$ cat src/smts_pkg.sv
// Shared widths, types and constants for the strain median, tare and scale block.
package smts_pkg;

  // Field widths fixed by the sample and result formats
  localparam int SAMPLE_W  = 24;
  localparam int SCALE_W   = 24;
  localparam int FRAC_BITS = 8;
  localparam int DELTA_W   = SAMPLE_W + 1;
  localparam int NUM_W     = SAMPLE_W + FRAC_BITS;

  typedef logic signed [SAMPLE_W-1:0] sample_t;
  typedef logic signed [DELTA_W-1:0]  delta_t;

  // Scale after reset: 1110.0 counts per microstrain, 8 fraction bits
  localparam logic [SCALE_W-1:0] SCALE_RESET = 24'd284160;

  // Largest strain magnitude that is reported
  localparam logic [SAMPLE_W-1:0] STRAIN_MAG = '1;
  localparam delta_t              STRAIN_MAX = 25'sd16777215;

  // Burst kinds
  localparam logic KIND_MEASURE = 1'b0;
  localparam logic KIND_ZERO    = 1'b1;

endpackage

$ cat src/strain_median_tare_scaler.sv
// Load-cell burst median with per-channel tare and fixed-point strain scaling.
//
// Samples arrive on the in_valid/in_ready channel, one request per converter
// reading. Every BURST_LEN requests form one burst; kind and channel come from
// the burst's last request. When a burst is complete the block finds its median
// by a rank count with one shared comparator. A zero-capture burst stores the
// median as the channel zero and goes to the finish step. A measure burst
// subtracts the zero and runs a restoring divider, one quotient bit per cycle,
// giving strain = delta * 256 / scale, truncated toward zero and saturated.
// in_ready is low while a burst is being worked on and high while collecting.
// The result sits in an output register; collection of the next burst goes on
// while it waits, and the block only holds a new result when the receiver
// stalls with the previous one unread. The scale register is written through
// cfg_we/cfg_data. Reset empties the burst, clears all channel zeros, drops any
// pending result and restores the scale to 1110.0.
module strain_median_tare_scaler #(
  parameter int BURST_LEN    = 5,
  parameter int NUM_CHANNELS = 4
) (
  input  logic                               clk,
  input  logic                               rst,
  input  logic                               in_valid,
  output logic                               in_ready,
  input  logic                               kind,
  input  logic [1:0]                         channel,
  input  logic signed [smts_pkg::SAMPLE_W-1:0] sample,
  output logic                               out_valid,
  input  logic                               out_ready,
  output logic                               kind_res,
  output logic [1:0]                         channel_res,
  output logic signed [smts_pkg::SAMPLE_W-1:0] median_raw,
  output logic signed [smts_pkg::SAMPLE_W-1:0] tare_raw,
  output logic signed [smts_pkg::DELTA_W-1:0]  delta_raw,
  output logic signed [smts_pkg::DELTA_W-1:0]  strain,
  input  logic                               cfg_we,
  input  logic [smts_pkg::SCALE_W-1:0]       cfg_data
);
  import smts_pkg::*;

  localparam int IDX_W  = (BURST_LEN > 1) ? $clog2(BURST_LEN) : 1;
  localparam int CNT_W  = $clog2(BURST_LEN + 1);
  localparam int MID    = BURST_LEN / 2;
  localparam int CH_W   = (NUM_CHANNELS > 1) ? $clog2(NUM_CHANNELS) : 1;
  localparam int DCNT_W = $clog2(NUM_W);
  localparam logic [IDX_W-1:0]  LAST_IDX = IDX_W'(BURST_LEN - 1);
  localparam logic [DCNT_W-1:0] LAST_DIV = DCNT_W'(NUM_W - 1);

  localparam logic [2:0] S_IDLE  = 3'd0;
  localparam logic [2:0] S_SORT  = 3'd1;
  localparam logic [2:0] S_DELTA = 3'd2;
  localparam logic [2:0] S_DIV   = 3'd3;
  localparam logic [2:0] S_DONE  = 3'd4;

  logic [2:0]         state;
  logic [SCALE_W-1:0] scale;
  sample_t            burst [BURST_LEN];
  sample_t            zero_tbl [NUM_CHANNELS];
  logic [IDX_W-1:0]   fill_idx;
  logic [IDX_W-1:0]   step_idx;
  logic [IDX_W-1:0]   pass_idx;
  sample_t            cand;
  sample_t            med;
  logic [CNT_W-1:0]   less_cnt;
  logic [CNT_W-1:0]   eq_cnt;
  logic               kind_q;
  logic [1:0]         ch_q;
  sample_t            zero_q;
  delta_t             delta_q;
  logic               neg;
  logic [SCALE_W-1:0] divisor;
  logic [SCALE_W-1:0] rem;
  logic [NUM_W-1:0]   num;
  logic [DCNT_W-1:0]  div_cnt;

  // Rank count: compare the rotating head against the held candidate
  logic             is_self;
  sample_t          cmp_val;
  logic             lt;
  logic             eq;
  logic [CNT_W-1:0] less_tot;
  logic [CNT_W-1:0] eq_tot;
  logic             hit;

  assign is_self  = (step_idx == '0);
  assign cmp_val  = is_self ? burst[0] : cand;
  assign lt       = !is_self && (burst[0] < cand);
  assign eq       = is_self || (burst[0] == cand);
  assign less_tot = (is_self ? '0 : less_cnt) + CNT_W'(lt);
  assign eq_tot   = (is_self ? '0 : eq_cnt) + CNT_W'(eq);
  assign hit      = (less_tot <= CNT_W'(MID)) &&
                    (({1'b0, less_tot} + {1'b0, eq_tot}) > (CNT_W + 1)'(MID));

  // Tare lookup and difference
  logic              ch_ok;
  logic [CH_W-1:0]   tbl_idx;
  sample_t           zero_sel;
  delta_t            diff;
  logic [DELTA_W-1:0] mag;

  assign ch_ok    = (32'(ch_q) < 32'(NUM_CHANNELS));
  assign tbl_idx  = CH_W'(ch_q);
  assign zero_sel = ch_ok ? zero_tbl[tbl_idx] : '0;
  assign diff     = $signed({med[SAMPLE_W-1], med}) - $signed({zero_sel[SAMPLE_W-1], zero_sel});
  assign mag      = diff[DELTA_W-1] ? DELTA_W'(-diff) : DELTA_W'(diff);

  // Restoring divider step
  logic [SCALE_W:0] rem_sh;
  logic [SCALE_W:0] rem_sub;
  logic             ge;

  assign rem_sh  = {rem, num[NUM_W-1]};
  assign ge      = (rem_sh >= {1'b0, divisor});
  assign rem_sub = rem_sh - {1'b0, divisor};

  // Saturate the quotient and apply the sign
  logic [SAMPLE_W-1:0] q_sat;
  delta_t              strain_val;

  assign q_sat      = (|num[NUM_W-1:SAMPLE_W]) ? STRAIN_MAG : num[SAMPLE_W-1:0];
  assign strain_val = neg ? -$signed({1'b0, q_sat}) : $signed({1'b0, q_sat});

  assign in_ready = (state == S_IDLE);

  // Sequencer, burst store, tare table and output register
  always_ff @(posedge clk) begin
    if (rst) begin
      state     <= S_IDLE;
      fill_idx  <= '0;
      out_valid <= 1'b0;
      scale     <= SCALE_RESET;
      for (int i = 0; i < NUM_CHANNELS; i++) begin
        zero_tbl[i] <= '0;
      end
    end else begin
      if (cfg_we) begin
        scale <= cfg_data;
      end
      // drop the result once taken, unless the finish step replaces it
      if (out_valid && out_ready && (state != S_DONE)) begin
        out_valid <= 1'b0;
      end
      case (state)
        S_IDLE: begin
          if (in_valid) begin
            burst[fill_idx] <= sample;
            kind_q          <= kind;
            ch_q            <= channel;
            if (fill_idx == LAST_IDX) begin
              fill_idx <= '0;
              step_idx <= '0;
              pass_idx <= '0;
              state    <= S_SORT;
            end else begin
              fill_idx <= fill_idx + 1'b1;
            end
          end
        end
        S_SORT: begin
          if (is_self) begin
            cand <= burst[0];
          end
          less_cnt <= less_tot;
          eq_cnt   <= eq_tot;
          if (step_idx == LAST_IDX) begin
            if (hit) begin
              med <= cmp_val;
            end
            step_idx <= '0;
            if (pass_idx == LAST_IDX) begin
              state <= S_DELTA;
            end else begin
              pass_idx <= pass_idx + 1'b1;
            end
          end else begin
            // advance the ring by one sample
            for (int i = 0; i < BURST_LEN; i++) begin
              burst[i] <= burst[(i + 1) % BURST_LEN];
            end
            step_idx <= step_idx + 1'b1;
          end
        end
        S_DELTA: begin
          if (kind_q == KIND_ZERO) begin
            if (ch_ok) begin
              zero_tbl[tbl_idx] <= med;
            end
            zero_q  <= ch_ok ? med : '0;
            delta_q <= '0;
            num     <= '0;
            neg     <= 1'b0;
            state   <= S_DONE;
          end else begin
            zero_q  <= zero_sel;
            delta_q <= diff;
            neg     <= diff[DELTA_W-1];
            num     <= {mag[SAMPLE_W-1:0], FRAC_BITS'(0)};
            divisor <= (scale == '0) ? SCALE_W'(1) : scale;
            rem     <= '0;
            div_cnt <= '0;
            state   <= S_DIV;
          end
        end
        S_DIV: begin
          rem     <= ge ? rem_sub[SCALE_W-1:0] : rem_sh[SCALE_W-1:0];
          num     <= {num[NUM_W-2:0], ge};
          div_cnt <= div_cnt + 1'b1;
          if (div_cnt == LAST_DIV) begin
            state <= S_DONE;
          end
        end
        S_DONE: begin
          // hold until the output register is free
          if (!out_valid || out_ready) begin
            kind_res    <= kind_q;
            channel_res <= ch_q;
            median_raw  <= med;
            tare_raw    <= zero_q;
            delta_raw   <= delta_q;
            strain      <= strain_val;
            out_valid   <= 1'b1;
            state       <= S_IDLE;
          end
        end
        default: begin
          state <= S_IDLE;
        end
      endcase
    end
  end

  a_rise_from_done: assert property (@(posedge clk) disable iff (rst)
    $rose(out_valid) |-> $past(state) == S_DONE)
    else $error("result appeared outside the finish step");

  a_capture_clean: assert property (@(posedge clk) disable iff (rst)
    out_valid && (kind_res == KIND_ZERO) |-> (delta_raw == '0) && (strain == '0))
    else $error("zero capture result carries a difference or strain");

  a_strain_limit: assert property (@(posedge clk) disable iff (rst)
    out_valid |-> (strain <= STRAIN_MAX) && (strain >= -STRAIN_MAX))
    else $error("strain outside saturation limit");

  a_delta_match: assert property (@(posedge clk) disable iff (rst)
    out_valid && (kind_res == KIND_MEASURE) |->
      delta_raw == ($signed({median_raw[SAMPLE_W-1], median_raw}) -
                    $signed({tare_raw[SAMPLE_W-1], tare_raw})))
    else $error("difference does not match median and zero");

  a_fill_parked: assert property (@(posedge clk) disable iff (rst)
    state != S_IDLE |-> fill_idx == '0)
    else $error("burst fill index moved while a burst is in work");

endmodule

§

How to complete this task
From the first line above through the line that contains "burst stores the", quote each line exactly. Output nothing more.

Answer to this problem
$ cat src/smts_pkg.sv
// Shared widths, types and constants for the strain median, tare and scale block.
package smts_pkg;

  // Field widths fixed by the sample and result formats
  localparam int SAMPLE_W  = 24;
  localparam int SCALE_W   = 24;
  localparam int FRAC_BITS = 8;
  localparam int DELTA_W   = SAMPLE_W + 1;
  localparam int NUM_W     = SAMPLE_W + FRAC_BITS;

  typedef logic signed [SAMPLE_W-1:0] sample_t;
  typedef logic signed [DELTA_W-1:0]  delta_t;

  // Scale after reset: 1110.0 counts per microstrain, 8 fraction bits
  localparam logic [SCALE_W-1:0] SCALE_RESET = 24'd284160;

  // Largest strain magnitude that is reported
  localparam logic [SAMPLE_W-1:0] STRAIN_MAG = '1;
  localparam delta_t              STRAIN_MAX = 25'sd16777215;

  // Burst kinds
  localparam logic KIND_MEASURE = 1'b0;
  localparam logic KIND_ZERO    = 1'b1;

endpackage

$ cat src/strain_median_tare_scaler.sv
// Load-cell burst median with per-channel tare and fixed-point strain scaling.
//
// Samples arrive on the in_valid/in_ready channel, one request per converter
// reading. Every BURST_LEN requests form one burst; kind and channel come from
// the burst's last request. When a burst is complete the block finds its median
// by a rank count with one shared comparator. A zero-capture burst stores the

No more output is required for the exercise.